Using this approach, we have demonstrated that a single protein—TEM-1 β-lactamase—accommodates multiple hidden allosteric sites. This result is surprising because TEM-1 β-lactamase has been studied extensively without observing these sites. Furthermore, there may even be other hidden allosteric sites in this single protein that are not amenable to the experimental methodology we describe here.

Our results suggest there are many as yet undiscovered hidden allosteric sites and that our techniques should provide a means of detecting them. Once discovered, these allosteric sites can then be targeted with rational drug design or followed up on to discover their biological relevance. In the case of TEM-1, the hidden allosteric sites we discovered could be valuable targets for antibiotic development.

These results lay an important foundation for future work on hidden allosteric sites. For example, an important next step will be to discover new allosteric modulators that bind the hidden allosteric sites revealed by our methodology. Furthermore, our results demonstrate the value of our advanced computational methods and argue for further developments to make an even more quantitative comparison between computation and experiment.

Materials and Methods

Simulations were run with Gromacs (41, 42), and the Markov state model was built with MSMBuilder (43, 44), as described previously (26). This particular model provides a statistically reliable description of dynamics on tens of microsecond timescales. Further details are given in SI Materials and Methods. Accessible surface areas were measured with Gromacs and a Voronoi-based method (45). Structures were visualized with PyMOL (46).
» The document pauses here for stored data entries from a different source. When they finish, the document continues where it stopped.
<file path="src/rtl/sd_spi_shifter.sv">
// Byte-wide SPI mode-0 master shifter for the SD card port.
// It drives sck/sdo, samples sdi on the edge that ends each sck-high phase, and reports busy/done.
module sd_spi_shifter #(
  parameter logic       SDO_IDLE = 1'b1,
  parameter logic [7:0] DOUT_RST = 8'hFF
) (
  input  logic       fclk,
  input  logic       rst,
  input  logic       start,
  input  logic [7:0] din,
  input  logic [1:0] speed,
  output logic       sck,
  output logic       sdo,
  input  logic       sdi,
  output logic [7:0] dout,
  output logic       busy,
  output logic       done,
  output logic       dbg_state_o
);

  typedef enum logic {IDLE = 1'b0, SHIFT = 1'b1} state_t;

  state_t     state_q;
  logic [2:0] hm1_q;
  logic [2:0] cnt_q;
  logic [2:0] bit_q;
  logic [7:0] tx_q;
  logic [7:0] rx_q;
  logic       sck_q;
  logic       sdo_q;
  logic       busy_q;
  logic       done_q;
  logic [7:0] dout_q;

  logic [2:0] hm1_d;
  logic [7:0] rx_d;

  // hm1 is the half-period minus one, so the phase counter fits in three bits.
  always_comb begin
    hm1_d = 3'd0;
    case (speed)
      2'b00:   hm1_d = 3'd0;
      2'b01:   hm1_d = 3'd1;
      2'b10:   hm1_d = 3'd3;
      default: hm1_d = 3'd7;
    endcase
  end

  assign rx_d = {rx_q[6:0], sdi};

  always_ff @(posedge fclk) begin
    if (rst) begin
      state_q <= IDLE;
      hm1_q   <= 3'd0;
      cnt_q   <= 3'd0;
      bit_q   <= 3'd0;
      tx_q    <= 8'h00;
      rx_q    <= 8'h00;
      sck_q   <= 1'b0;
      sdo_q   <= SDO_IDLE;
      busy_q  <= 1'b0;
      done_q  <= 1'b0;
      dout_q  <= DOUT_RST;
    end else begin
      done_q <= 1'b0;
      case (state_q)
        IDLE: begin
          if (start) begin
            state_q <= SHIFT;
            busy_q  <= 1'b1;
            tx_q    <= din;
            sdo_q   <= din[7];
            hm1_q   <= hm1_d;
            cnt_q   <= 3'd0;
            bit_q   <= 3'd0;
            sck_q   <= 1'b0;
          end
        end
        SHIFT: begin
          if (cnt_q != hm1_q) begin
            cnt_q <= cnt_q + 3'd1;
          end else begin
            cnt_q <= 3'd0;
            if (!sck_q) begin
              sck_q <= 1'b1;
            end else begin
              // Falling sck edge: capture sdi, then either present the next bit or finish.
              sck_q <= 1'b0;
              rx_q  <= rx_d;
              if (bit_q == 3'd7) begin
                state_q <= IDLE;
                busy_q  <= 1'b0;
                done_q  <= 1'b1;
                dout_q  <= rx_d;
                sdo_q   <= SDO_IDLE;
              end else begin
                bit_q <= bit_q + 3'd1;
                tx_q  <= {tx_q[6:0], 1'b0};
                sdo_q <= tx_q[6];
              end
            end
          end
        end
        default: state_q <= IDLE;
      endcase
    end
  end

  assign sck         = sck_q;
  assign sdo         = sdo_q;
  assign busy        = busy_q;
  assign done        = done_q;
  assign dout        = dout_q;
  assign dbg_state_o = state_q;

endmodule

</file>
<file path="config.mk">
export PLATFORM = sky130hd
export DESIGN_NAME = sd_spi_shifter
export DESIGN_NICKNAME = d
export VERILOG_FILES = /design/src/rtl/sd_spi_shifter.sv
export SDC_FILE = /design/constraint.sdc
export NUM_CORES = 1
export LEC_CHECK = 0
export CORE_MARGIN = 5
export CORE_UTILIZATION = 40
export CTS_BUF_LIST = sky130_fd_sc_hd__clkbuf_8
export DETAILED_ROUTE_END_ITERATION = 10
export PLACE_DENSITY = 0.61
export SETUP_SLACK_MARGIN = 0.15
export SLEW_MARGIN = 25
export SYNTH_ARGS = -nofsm -noshare
export SYNTH_HDL_FRONTEND = slang
export SYNTH_SLANG_ARGS = --single-unit
export TNS_END_PERCENT = 30
</file>
<file path="constraint.sdc">
create_clock -name fclk -period 3.1 [get_ports fclk]
set_input_delay 0.31 -clock fclk [delete_from_list [all_inputs] [get_ports fclk]]
set_output_delay 0.31 -clock fclk [all_outputs]
set_load 0.02 [all_outputs]
</file>
==> results.cfg <==
[power_and_ir_drop]
power_frac_clock = 0.360
vdd_ir_drop_max_uv = 260.8
combPwrFrac = 0.105
seqPwrFrac = 0.536
power_density_nw_per_um2 = 487.4
switching_share = 0.2398
p_sw_uw = 221.5
internal-power_uw = 701.9
cellLeakagePower_uw = 0.0007173

[die]
die_area_sq_um = 5221
core_area_sq_um = 3716
start_util = 0.4172
ioPinCount = 27
rows = 22
die_y_um = 72.26
die_x_um = 72.26

[worst_setup_path]
path_max_fanout = 15
path_common_cell = ha_1
cp_top_family = simple AND/OR/NAND/NOR gates
worstSetupStartpointType = register
path_cells = ha_1 > ha_1 > and3b_1 > nand4_1 > and2_0 > a211oi_1
cp_slowest_cell = and2_0
worstPathArrival_ps = 2540
endpoint_kind = register
worstPathRequired_ps = 3290
worstSetupPathType = register to register
slowest_delay_ps = 430
crit_buf_inv = 0

[timing]
max_freq_mhz = 425.5
worst_pin_slew_ps = 805.5
hold_viol = 0
slew_headroom = 0.4623
fin_crit_ps = 2350
rsz0062_at_grt = false
finalSetupViolations = 0
tns_ps = 0
holdWs_ps = 458.3
layout_setup_ws_ps = 749.7
skew_ps = 7.196
finalCritPeriodShare = 0.7582
maxSlewViolCount = 0

[global_route]
grt_pass1_vias = 1227
antenna_found_initial = 0
overflow = 0
gr-usage-all-layers = 0.1297
grt_start_max_net_pins = 27
grt_pass1_wl_mm = 5.319

[place]
dp_slack_ps = 791.7
hpwl_mm = 2.173
place_congestion = 0.7754
io_buffer_count = 26

[cells_and_area]
drive_gt1_frac = 0.05978
antennaDiodeCount = 0
layout.nets = 200
areaGrowthSynthToFinish_pct = 22.20

[detailed_routing]
drt_first_pass_iters = 4
wl_mm = 3.138
ant_nets = 0
vias = 1222
wire_per_inst_um = 13.53
drc_errors = 0
viasPerCell = 5.267
drtIter0Drc = 53

[yosys]
syn_nets = 179
synth_cell_type_count = 34
syn_inst = 162
yosys_warnings = 0
syn_avg_cell_area_sq_um = 9.569
ys_ff_latch = 36
syn_area_sq_um = 1550
ys_seq_area_frac = 0.4649

[cts]
hold_buffers = 0
cts_tree = yes
cts_resized = 0
cts_max_path_buffers = 2
htree_levels = 2
post-cts-setup-buffer-count = 0
cts.sinks = 36
cts-root-buf = clkbuf_8
cts_buffers = 5
cts.clk_slew.worst_paths_ps = 70
clock_latency_ps = 290

[flow_run]
maxCapViolations = 0

[min_path]
hold_class = register to register

[run_status]
status = finished clean
metal layers:
metal | vias to the layer above | track usage | wire [um]
li1 | 626 | - | -
met1 | 565 | 0.1510 | 1494
met2 | 24 | 0.2113 | 1416
met3 | 7 | 0.04017 | 162
met4 | 0 | 0.07098 | 65
met5 | - | 0 | 0
layout by cell type (no fill, tap or decap):
cell type        Yosys  final
a211o_1              9      9
a211oi_1             8      8
a21oi_1              7      7
a221oi_1             6      6
a31oi_1              2      2
and2_0               1      1
and3_1               8      8
and3b_1              1      1
and4b_4              1      1
buf_4                1      1
clkbuf_8             0      6
clkdlybuf4s50_1      0     26
dfxtp_1             36     36
ha_1                 3      3
inv_1                6      8
mux2_2               1      1
mux2i_1              7      7
nand2_1              9      9
nand2_4              1      1
nand2b_1             2      2
nand3_1              5      5
nand3b_1             3      3
nand4_1              1      1
nand4b_1             3      3
nor2_1              14     14
nor2b_1              7      7
nor3_1               2      2
nor3b_1              1      1
o221a_2              1      1
o31ai_1              1      1
xnor2_1              3      3
power by group through the flow:
stage	sequential [uW]	clock, uW	combinational (uW)
after floorplan	503	0	62.9
after global placement	505	0	94.9
after detailed placement	505	0	97.0
after CTS	494	345	97.8
after global routing	497	361	107
final	494	332	96.9
worst paths after layout:
check                              start       to  slack (ps)  cells past startpoint
worst min register to register   tx_q[2]  tx_q[2]         460                      2
worst max register to register  bit_q[0]  tx_q[3]         750                      6
worst min-delay path             tx_q[2]  tx_q[2]         460                      2
worst max-delay path            bit_q[0]  tx_q[3]         750                      6
worst min-delay path, stage by stage, from the launching register on:
cell and delay (ps):
dfxtp_1 310, inv_1 50, a211oi_1 50
synth_stat cells, drive strengths merged:
cell type | instances | area (sq um)
buf | 7 | 51.30
a221oi | 6 | 52.55
nand4b | 3 | 26.28
nor2b | 7 | 43.79
and4b | 1 | 13.76
o221a | 1 | 11.26
nand4 | 1 | 6.260
a211o | 9 | 78.83
xnor2 | 3 | 26.28
a21oi | 7 | 35.03
inv | 6 | 22.52
nor2 | 14 | 52.55
mux2 | 1 | 11.26
clkbuf | 6 | 22.52
nand2 | 10 | 45.04
ha | 3 | 37.54
o31ai | 1 | 7.510
and2 | 1 | 6.260
dfxtp | 36 | 720.7
a31oi | 2 | 12.51
nand3 | 5 | 25.02
nor3b | 1 | 7.510
nand3b | 3 | 22.52
nor3 | 2 | 10.01
a211oi | 8 | 60.06
and3b | 1 | 8.760
mux2i | 7 | 70.07
nand2b | 2 | 12.51
and3 | 8 | 50.05
stage by stage:
stage                     instance area, sq um  total power [uW]    util  instances
final                                     1894             923.3  0.5098        232
after floorplan                           1550             566.1       -        162
after CTS                                 1894             937.1  0.5098        232
after detailed placement                  1804             602.3  0.4855        224
after global placement                    1804             599.6  0.4855        224
after global routing                      1894             965.3  0.5098        232
sequential cells by signal, summed over array words and instances, names as in the netlist:
signal / count
bit_q: 3
busy: 1
cnt_q: 3
dbg_state_o: 1
done: 1
dout: 8
hm1_q: 3
rx_q: 7
sck: 1
sdo: 1
tx_q: 7
final cells by class:
type	instances	area, sq um
clock buffers	6	82.58
clock inverters	2	7.507
fillers	347	1822
inverters	6	22.52
multi-input cells	107	733.2
flip-flops and latches	36	720.7
well taps	48	60.06
repair buffers	27	267.8
kinds of logic after synthesis:
group	share of synthesized area
AND/OR/NAND/NOR	0.2131
AO/OA/AOI/OAI	0.1663
buffers and inverters	0.06215
XOR/XNOR	0.01695
multiplexers	0.05246
flip-flops	0.4649
adder cells (fa/ha/maj)	0.02422
(Power assumes the default switching activity.)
TEM-1 β-lactamase with the M182T stabilizing mutation and all cysteine variants of this background sequence were purified from the periplasmic fraction of BL21(DE3) cells as described in previous work (47) and SI Materials and Methods. We measured enzyme activities following previous work (48), as described in SI Materials and Methods. Cysteine mutations were introduced with Quik-Change mutagenesis. Thiol labeling experiments were run with 30 μM protein and varying concentrations of DTNB (also called Ellman’s reagent) in 20 mM Tris, pH 8.0. The time course for labeling was monitored by following the absorbance at 412 nm in a Cary 100Bio UV-Vis spectrophotometer (27 °C) after starting the reaction via manual mixing. Rates were interpreted using the Linderstrom–Lang model (36). Unfolding rates and equilibrium melts were monitored by circular dichroism, as described in SI Materials and Methods. Further details are given in SI Materials and Methods.